# Flexpool plot planner is wrong?

Although the k33 is equivalent to two k32 plots and has double chance to win, its size is slightly more than 2 x k32. k32 occupy approximately 108.837 GB and k33 224.227 GB. 224227 - 2 x 108837 = 6.553 MB. This size difference is not important on small scale but it’s important on large scale. For example you have 10 TB to plot. It has size of 91 k32 plots according to https://plot-plan.chia.foxypool.io/ If you want to have k33 plots besides those you should plot 31 k33 and 28 k32. If k33 plots have double chance to win than k32 we should multiply k33 plot size by 2. 31 x 2 = 62. Then we should add k32 plots. 62 + 28 = 90. In conclusion if we want to plot k33 besides k32 we have equivalent of 90 plots of k32 and if we want to plot only k32 we can plot 91. So 90 plots have less chance than 91 plots to win. Furthermore your chances of winning is worsen when you include k34 to the equation because 19 x 2 = 38 + 5 = 43 x 2 = 86 + 1 = 87. 91 plots vs equivalent of 87 plots. Please correct me if i’m wrong.

As a side note if this is true, does it mean the space occupied by plots is not important? The number of k32 plots are important?

I believe your last statement is true, the raw size of the space isn’t critical, it is the number of plots. The idea of the plot planner seems to me too be based on a flawed belief that the network somehow sees raw space and rewards you for it.

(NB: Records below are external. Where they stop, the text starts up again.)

From an optimization exercise on the open Yosys and OpenROAD flow, aimed at small area and a short achievable clock period; shortcuts taken in it are not production practice.
At most, simulation tests tie the RTL to the original design; equivalence was not proved.
No functional check of the RTL was part of runs 2 and 4 to 6.
Power is estimated from default activity; no workload was simulated.

`design/flow/run.sh`:
```
#!/bin/bash
# synth_recipe.tcl (not shown) runs the flow's synth.tcl, then flattens the netlist and writes it again
# the make line also repeats each setting of config.mk as NAME=value (left out here)
make -C /OpenROAD-flow-scripts/flow DESIGN_CONFIG=/design/flow/config.mk WORK_HOME=/design/flow/orfs CLKGATE_MAP_FILE= SYNTH_SCRIPT=/design/flow/synth_recipe.tcl finish
```
`design/flow/config.mk`:
```
export PLATFORM = sky130hd
export DESIGN_NAME = dmem_pipe
export DESIGN_NICKNAME = dmem_pipe
export VERILOG_FILES = /design/flow/design.v
export SDC_FILE = /design/flow/constraint.sdc
export NUM_CORES = 4
export LEC_CHECK = 0
export CAP_MARGIN = 20
export CORE_MARGIN = 2
export CORE_UTILIZATION = 40
export SLEW_MARGIN = 20
```
`design/flow/constraint.sdc`:
```
create_clock -name core_clock -period 3.2 [get_ports {clk}]
set_input_delay 0.6400 -clock core_clock [delete_from_list [all_inputs] [get_ports {clk}]]
set_output_delay 0.6400 -clock core_clock [all_outputs]
set_load 0.01 [all_outputs]
```
`design/flow/design.v`:
```
`default_nettype none
module dmem_pipe #(
  parameter int ADDR_W = 6,
  parameter int DATA_W = 32,
  parameter int LAT    = 2
) (
  input  logic              clk,
  input  logic              rst,
  input  logic              req,
  input  logic              wr,
  input  logic [ADDR_W-1:0] addr,
  input  logic [DATA_W-1:0] din,
  input  logic [DATA_W/8-1:0] be,
  output logic              ready,
  output logic              rvalid,
  output logic [DATA_W-1:0] dout
);
  localparam int DEPTH = 1 << ADDR_W;
  localparam int NB    = DATA_W / 8;
  localparam int CNT_W = 3;
  localparam logic [CNT_W-1:0] CNT_INIT = (LAT > 1) ? CNT_W'(LAT - 2) : '0;
  typedef enum logic [1:0] {
    S_IDLE = 2'd0,
    S_WAIT = 2'd1,
    S_RESP = 2'd2
  } state_t;
  state_t            state_q;
  logic [CNT_W-1:0]  cnt_q;
  logic              ready_q;
  logic              rvalid_q;
  logic [DATA_W-1:0] dout_q;
  logic [DATA_W-1:0] rdata_q;
  logic [DATA_W-1:0] mem_q [DEPTH];
  logic              w_acc;
  logic              w_wr_en;
  logic [NB-1:0]     w_wbe;
  assign w_acc   = req & ready_q;
  assign w_wr_en = w_acc & wr & ~rst;
  assign w_wbe = be;
  always_ff @(posedge clk) begin
    if (w_wr_en) begin
      for (int b = 0; b < NB; b++) begin
        if (w_wbe[b]) begin
          mem_q[addr][8*b +: 8] <= din[8*b +: 8];
        end
      end
    end
  end
  always_ff @(posedge clk or posedge rst) begin
    if (rst) begin
      state_q  <= S_IDLE;
      cnt_q    <= '0;
      ready_q  <= 1'b1;
      rvalid_q <= 1'b0;
      dout_q   <= '0;
      rdata_q  <= '0;
    end else begin
      rvalid_q <= 1'b0;
      ready_q  <= 1'b1;
      case (state_q)
        S_IDLE, S_RESP: begin
          if (w_acc && !wr) begin
            rdata_q <= mem_q[addr];
            if (LAT == 1) begin
              state_q  <= S_RESP;
              rvalid_q <= 1'b1;
              dout_q   <= mem_q[addr];
            end else begin
              state_q <= S_WAIT;
              cnt_q   <= CNT_INIT;
              ready_q <= 1'b0;
            end
          end else begin
            state_q <= S_IDLE;
          end
        end
        S_WAIT: begin
          if (cnt_q == '0) begin
            state_q  <= S_RESP;
            rvalid_q <= 1'b1;
            dout_q   <= rdata_q;
          end else begin
            cnt_q   <= cnt_q - 1'b1;
            ready_q <= 1'b0;
          end
        end
        default: begin
          state_q <= S_IDLE;
        end
      endcase
    end
  end
  assign ready  = ready_q;
  assign rvalid = rvalid_q;
  assign dout   = dout_q;
endmodule
`default_nettype wire
```
==> results.txt, run 1 <==
Layout:
- After filler insertion, the fill cell instance count of the layout stands at 16900.
- Registers take 63300 sq um.
- In the final layout, the multi-input gates occupy 17100 sq um.
- Leaving out filler cells and counting taps, the final layout contains 7979.
- The area growth from synthesis to layout is 19.8%.
- The net count of the finished layout is 5174.
- Of the cells placed in the final design, the portion with a size suffix greater than 1 is 25.4%.

Min path:
- The instance count along the most critical hold path is 1.
- The worst hold path belongs to the class in2reg.

Critical path:
- The count of cells along the worst register-to-register path is 8.
- The worst setup path is launched from an input pin.
- STA classifies the critical path endpoint as a flop.
- In this run the number of cells on the critical path is 6.
- The internal reg-to-reg setup slack is 610 ps.
- The cell type of the slowest stage on the worst timing path is sky130_fd_sc_hd__nand2_1.
- In this design, the largest share of critical-path delay is due to simple AND/OR/NAND/NOR gates.
- The endpoint arrival time on the critical path is 3640 ps.
- For the worst setup path, the data required time is 3750 ps.
- For this run, the slowest stage of the critical path takes 780 ps.
- In this run the worst path has a maximum fanout of 19.
- The number of buffers and inverters on the critical path is 3.
- Walking the worst path, the cells encountered are clkdlybuf4s50_1 > nor3_2 > buf_12 > nand2_1 > nor2_1 > buf_4.
- The critical path start-end classification is in2reg.

Power:
- Summed over all cells, the static leakage comes to 32.4 nW.
- The ratio of total power to cell area is 623 nW/um^2.
- The power consumption is 0.0610 W.
- The highest ir drop seen on vdd is 0.581 mV.

Detailed routing:
- Across all layers, the routed design uses 48000 vias.
- The residual DRC count is 0.
- The wire length per cell after detailed routing is 33.2 um.
- The average vias per placed instance is 6.01.
- The violation count after the first detailed-route iteration is 6863.
- The first detailed-routing pass took 6 iterations.
- The aggregate routed wire length is 265000 um.
- The detail route stage leaves a number of antenna-violating nets equal to 0.

Placement:
- The count of buffers inserted at the top-level ports is 79.
- At the end of routability-driven placement, the weighted congestion stood at 0.962.
- The HPWL after detailed placement is 176000 um.
- The minimum setup slack after placement is -632 ps.
- Including well taps, the total number of placed cells is 7588.

Timing:
- The final number of hold-violating endpoints is 0.
- Derived from the worst setup path, the maximum achievable clock frequency is 324 MHz.
- For the pin with the worst max-slew slack, the measured transition is 1250 ps.
- The final max-slew violation count was 0.
- The worst slack on hold paths is 51.6 ps.
- Headroom to the max-slew limit came out at 16.8%.
- Setup repair after global routing left no endpoint under its margin.
- The final clock period utilization by the worst path is 96.4%.
- Once routing completed, OpenROAD measured the worst setup slack at 114 ps.
- The count of endpoints failing setup in the final report is 0.
- Setup total negative slack on the finished layout was measured at 0 ps.
- The smallest clock period supported by the final layout is computed as 3090 ps.
- The worst-case clock skew is 59.2 ps.

Synth:
- Synthesis inferred 2119 register bits.
- In the synthesized netlist, the cells that appear most often are sky130_fd_sc_hd__edfxtp_1 (2048), sky130_fd_sc_hd__nor2_1 (398), sky130_fd_sc_hd__mux2i_1 (336).
- The part of the Yosys area used for sequential elements is 77.4%.
- The area of the mapped netlist is 81800 sq um.
- For this run, the number of Yosys warnings is 1.
- By area the synthesized netlist is led by sky130_fd_sc_hd__edfxtp_1 (75%), sky130_fd_sc_hd__mux4_2 (5.4%), sky130_fd_sc_hd__mux2i_1 (4.1%).
- The largest total area in the synthesized netlist belongs to sky130_fd_sc_hd__edfxtp_1.
- The most used flip-flop cell after synthesis is sky130_fd_sc_hd__edfxtp_1.
- The proportion of register bits with asynchronous set or reset after synthesis is 3.35%.
- The fraction of post-synthesis cell area in the top cell type by area is 75.2%.
- The distinct cell type count of the synthesized netlist is 58.
- Synthesis handed over a netlist of 4452 instances.
- The synthesized area divided by synthesized cell count is 18.4 sq um.
- The count of flip-flops with a built-in enable after synthesis is 2048.
- The post-synth net total is 4500.
- The most used standard cell by instance count after synthesis is sky130_fd_sc_hd__edfxtp_1.

Clocking:
- The post-cts resize count is 0.
- The number of H-tree levels is 4.
- In this run the clock root is driven by a sky130_fd_sc_hd__clkbuf_16.
- The number of CTS-inserted buffers is 207.
- The worst-case clock buffer depth is 3.
- For this design, the sink count on the clock tree is 2119.
- The clock slew at the register clock pins of the worst setup and hold paths is 60 ps.
- Clock latency on the worst-skew pair, taken at its later pin, is 890 ps.
- The TritonCTS clock tree is done.

Die:
- The floorplan die width is 456 um.
- The floorplan has 165 rows.
- The initial core utilization is 40.3%.
- The floorplan step set the die height to 456 um.
- The number of top-level pins is 80.
- The area of the die is 208000 sq um.
- The core footprint is 203000 sq um.

GRT:
- The via count of the first global-routing pass is 47000.
- Across every metal layer, demand over resource in global routing totals 24.9%.
- The global-route wire length before repair is 368000 um.
- The pin count of the biggest net entering global routing is 65.
- The number of antenna violations at the first check in global routing was 8.
- The global-route congestion overflow total is 0.

Outcome:
- The run finished with no timing, DRC or antenna violations.

Flow run:
- Across the run, the number of max-cap violations was 0.
[power by group]
part	internal (W)	switching (W)	leakage (nW)
logic	0.00190	0.00284	9.83
clock network	0.0141	0.0108	3.39
registers	0.0309	0.000494	19.2
[layout make-up]
class,count,share of cell area (%)
tap,2672,3.41
clock buffer,262,5.65
sequential,2119,64.6
clock inverter,125,1.47
antenna,3,0.00766
inverter,9,0.0447
multi-input combinational,2019,17.5
timing repair buffer,770,7.36
[cell usage in the layout (no fill, tap or decap), drive strengths merged, types with 15 or more instances in the layout]
cell type      Yosys  routed
edfxtp          2048    2048
buf              172     725
nor2             400     400
mux2i            336     336
clkbuf           133     262
a221oi           244     244
mux4             195     195
nand2            145     145
a22oi            138     138
o21ai            105     105
clkinv             0      86
mux2              79      79
dfrtp             70      70
nand3             60      60
o22ai             59      59
a21oi             54      54
clkdlybuf4s50      0      44
a31oi             22      22
bufinv             0      22
a221o             20      20
o32a              20      20
inv                9      17
a22o              15      15
[routing by layer]
layer  GRT usage [%]  vias up  part of all wire (%)
met5               0        -                 0.036
met4            12.5       16                   5.6
met3            5.52      591                   9.9
met2            38.2     2744                    45
met1            33.7    25100                    39
li1                -    19500                     -
[state kept, by name (all words and copies together) (netlist names)]
register / flops
cnt_q: 3
rdata_q: 32
rvalid_q: 1
ready_q: 1
mem_q: 2048
state_q: 2
dout_q: 32
[kinds of logic after synthesis]
family	share of synthesized area [%]
flip-flops	77.4
AO/OA/AOI/OAI	6.84
AND/OR/NAND/NOR	3.32
multiplexers	10.6
buffers and inverters	1.86
adder cells (fa/ha/maj)	0.0306
XOR/XNOR	0.0107
[through the flow]
stage	utilization, %	cell area, sq um
global placement	44.9	91000
global route	48.3	98000
finish	48.3	98000
CTS	48.3	98000
floorplan	-	81800
detailed placement	44.9	91000
[final timing paths]
check,from,end
max,addr[3],mem_q[3][29]$_DFFE_PP_
min,din[28],mem_q[37][28]$_DFFE_PP_
max reg2reg,mem_q[3][17]$_DFFE_PP_,rdata_q[17]$_DFFE_PP0P_
min reg2reg,cnt_q[0]$_DFFE_PP0P_,cnt_q[0]$_DFFE_PP0P_
max in group asynchronous,rst,ready_q$_DFF_PP1_
min in group asynchronous,rst,rdata_q[11]$_DFFE_PP0P_
[timing repair]
item                      in CTS  in global routing
hold buffers                   1                  0
hold endpoints to repair       2                  0
setup buffers                  0                  0
==> run 2: changes to the inputs <==
==> design/flow/design.v (replaced) <==
`default_nettype none
module dmem_pipe #(
  parameter int ADDR_W = 6,
  parameter int DATA_W = 32,
  parameter int LAT    = 2
) (
  input  logic              clk,
  input  logic              rst,
  input  logic              req,
  input  logic              wr,
  input  logic [ADDR_W-1:0] addr,
  input  logic [DATA_W-1:0] din,
  input  logic [DATA_W/8-1:0] be,
  output logic              ready,
  output logic              rvalid,
  output logic [DATA_W-1:0] dout
);
  localparam int DEPTH = 1 << ADDR_W;
  localparam int NB    = DATA_W / 8;
  logic              ready_q;
  logic              rvalid_q;
  logic [DATA_W-1:0] dout_q;
  logic [DEPTH-1:0]  rsel_q;      
  logic [DATA_W-1:0] mem_q [DEPTH];
  logic              w_acc;
  logic              w_wr_en;
  logic              w_rd_en;
  logic [NB-1:0]     w_wbe;
  assign w_acc   = req & ready_q;
  assign w_wr_en = w_acc & wr & ~rst;
  assign w_rd_en = w_acc & ~wr;
  assign w_wbe = be;
  always_ff @(posedge clk) begin
    for (int w = 0; w < DEPTH; w++) begin
      for (int b = 0; b < NB; b++) begin
        if (w_wr_en && addr == ADDR_W'(w) && w_wbe[b]) begin
          mem_q[w][8*b +: 8] <= din[8*b +: 8];
        end
      end
    end
  end
  always_ff @(posedge clk) begin
    for (int w = 0; w < DEPTH; w++) begin
      rsel_q[w] <= (addr == ADDR_W'(w));
    end
  end
  logic [DATA_W-1:0] w_rdata;
  always_comb begin
    w_rdata = '0;
    for (int w = 0; w < DEPTH; w++) begin
      w_rdata = w_rdata | (mem_q[w] & {DATA_W{rsel_q[w]}});
    end
  end
  always_ff @(posedge clk or posedge rst) begin
    if (rst) begin
      ready_q  <= 1'b1;
      rvalid_q <= 1'b0;
      dout_q   <= '0;
    end else begin
      ready_q  <= ~w_rd_en;
      rvalid_q <= ~ready_q;
      if (!ready_q) begin
        dout_q <= w_rdata;
      end
    end
  end
  assign ready  = ready_q;
  assign rvalid = rvalid_q;
  assign dout   = dout_q;
endmodule
`default_nettype wire
--- a/design/flow/config.mk
+++ b/design/flow/config.mk
@@ -9,3 +9,6 @@
 export CORE_MARGIN = 2
-export CORE_UTILIZATION = 40
+export CORE_UTILIZATION = 65
+export CTS_CLUSTER_DIAMETER = 60
+export CTS_CLUSTER_SIZE = 30
+export SETUP_SLACK_MARGIN = 1.0
 export SLEW_MARGIN = 20
==> run 2 against run 1 <==
Compared with the run above: still clean; die area shrank 42%; hold slack better by 120 ps; clock-buffer cell count is 105 lower; sequential cell count grew 27; wire length up 19%; via count is 9.0% higher; sequential share of layout area grew 5.9 points.
==> results.txt, run 2 <==
Layout:
- The library cell used most frequently in the layout, excluding fill and tap cells, is sky130_fd_sc_hd__edfxtp_1.
- The area growth from synthesis to layout is 17.7%.
- The number of flip-flops in the largest register was 2048 (unchanged).
- The proportion of layout cells with a drive suffix above 1 is 23.8% (-1.5 points).
- The final design utilization is 76.9% (+29 points).
- The number of fillers in the final layout is 6520 (-62%).
- The largest registers in the layout are mem_q (2048), rsel_q (64), dout_q (32).
- The final standard cell area without fillers was 90600 sq um (-7.5%).
- In the layout the commonest cells are sky130_fd_sc_hd__edfxtp_1 (2048), sky130_fd_sc_hd__a22oi_1 (551), sky130_fd_sc_hd__buf_4 (387).
- The net count of the finished layout was 4698 (-9.2%).
- More flip-flops sit in one register than any other, and that register is mem_q.

Timing:
- The shortest clock period the worst path allows after layout was 2320 ps (-769 ps).
- The highest attainable clock frequency is 432 MHz (+33%).
- The pin slew with the least headroom to its limit is 1030 ps (-215 ps).
- The final max-slew violation count was 0 (unchanged).
- The worst-case setup margin in the final layout was 884 ps (+769 ps).
- The final number of hold-violating endpoints came to 0 (unchanged).
- The final clock period utilization by the worst path is 72.4% (-24 points).
- The worst-case clock skew is 24.2 ps (-35.0 ps).
- Setup repair after global routing could not meet its margin everywhere.
- The count of endpoints failing setup in the final report is 0 (unchanged).
- The worst slack on hold paths was 176 ps (+125 ps).
- The setup TNS came to 0 ps (unchanged).
- The worst max-slew margin expressed relative to the limit was 31.3% (+15 points).

Critical path:
- The critical path data required time was 3910 ps (+160 ps).
- The critical path capture point type is a flop.
- The setup path with the least slack is of type reg2reg.
- The type of element launching the critical path is a flop.
- The largest fanout on the critical path is 8 (-11).
- The endpoint arrival time on the critical path came to 3030 ps (-610 ps).
- The count of cells along the worst register-to-register path came to 7 (-1).

Placement:
- The count of buffers inserted at the top-level ports is 79 (unchanged).
- The routability congestion estimate from global placement is 1.04 (+7.9%).
- The minimum setup slack after placement was -377 ps (+255 ps).
- The area after detailed placement was 82500 sq um (-9.3%).
- The HPWL after detailed placement is 190000 um (+8.1%).

Detailed routing:
- The number of nets with antenna violations after routing is 0 (unchanged).
- The total number of vias is 52300 (+9.0%).
- The residual DRC count came to 0 (unchanged).
- The average vias per placed instance was 8.28 (+38%).
- The aggregate routed wire length came to 314000 um (+19%).
- The wire length per cell after detailed routing came to 49.7 um (+50%).
- The violation count after the first detailed-route iteration is 12600 (+83%).
- The first-pass iteration count of the detailed router is 8 (+2).

Synth:
- The proportion of register bits with asynchronous set or reset after synthesis is 1.58% (-1.8 points).
- Of all cell types, the one taking the most synthesized area is sky130_fd_sc_hd__edfxtp_1.
- The synthesized area divided by synthesized cell count is 18.6 sq um (+1.2%).
- The count of flip-flops with a built-in enable after synthesis was 2048 (unchanged).
- The part of the Yosys area used for sequential elements is 82.7% (+5.3 points).
- The distinct cell type count of the synthesized netlist is 27 (-53%).
- The instance count of the mapped netlist is 4140 (-7.0%).
- The post-synth net total was 4186 (-7.0%).
- The number of storage elements in the synthesis netlist is 2146 (+1.3%).
- The most used flip-flop cell after synthesis is sky130_fd_sc_hd__edfxtp_1.
- In the synthesized netlist, the cells that appear most often are sky130_fd_sc_hd__edfxtp_1 (2048), sky130_fd_sc_hd__a22oi_1 (556), sky130_fd_sc_hd__and3_1 (256).
- The most common cell in the synthesized netlist is sky130_fd_sc_hd__edfxtp_1.
- The area of the mapped netlist is 77000 sq um (-5.9%).
- The warning count from the yosys run was 2 (+1).
- Sorting the synthesized cells by area gives the leading types as sky130_fd_sc_hd__edfxtp_1 (80%), sky130_fd_sc_hd__a22oi_1 (5.4%), sky130_fd_sc_hd__a22o_1 (2.3%).
- The fraction of post-synthesis cell area in the top cell type by area is 79.9% (+4.7 points).

Die:
- The area of the die is 121000 sq um (-42%).
- The core footprint is 118000 sq um (-42%).
- The count of standard-cell rows is 126 (-24%).
- The number of top-level pins is 80 (unchanged).
- The floorplan die width is 348 um (-24%).
- The height of the die came to 348 um (-24%).
- The initial core utilization is 65.3% (+25 points).

GRT:
- The global-route wire length before repair was 410000 um (+12%).
- The number of antenna violations at the first check in global routing is 19 (+11).
- The via count of the first global-routing pass is 48100 (+2.4%).
- The pin count of the biggest net entering global routing came to 65 (unchanged).
- The global-route congestion overflow total was 0 (unchanged).
- The aggregate global-route resource usage was 51.2% (+26 points).

Min path:
- The classification of the worst-slack hold path is in2reg.
- The instance count along the most critical hold path was 1 (unchanged).

Flow run:
- The count of max-cap constraint violations is 0 (unchanged).

Power:
- The ratio of total power to cell area is 583 nW/um^2 (-6.5%).
- The static power due to leakage was 29.8 nW (-8.0%).
- The highest ir drop seen on vdd is 0.742 mV (+28%).

Clocking:
- The quantity of hold-fixing buffers added after cts came to 0 (-1).
- The number of H-tree levels is 4 (unchanged).
- The number of CTS-inserted buffers is 141 (-32%).
- The clock slew at the register clock pins of the worst setup and hold paths is 90 ps (+30 ps).
- The number of clock sinks is 2146 (+1.3%).
- The root buffer cell is sky130_fd_sc_hd__clkbuf_16.
- The TritonCTS clock tree is done.
- The worst-case clock buffer depth is 3 (unchanged).
- The insertion delay of the later-clocked pin in the worst-skew pair is 840 ps (-50 ps).

Outcome:
- The run finished with no timing, DRC or antenna violations.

If you really want to maximize storage used, one method would be to set some of your drives as an LVM volume group. An example of this would be you have 10x 8TB drives that can fit 72 plots each and each drive has 60gb left after being filled. 5 of the drives were created as LVM VGs, you then shrink the partition of the 5 drives that were not created as LVM VGs and create a second 60gb partition on those 5 drives. Add the new 60gb partitions to each VG, then expand each logical volume to fit the new size available. Now there’s enough room for an additional K32 plot, and if you lose one of those 2 drives, you only lose 1 additional plot rather than all plots. This setup is moderately complex, but not difficult.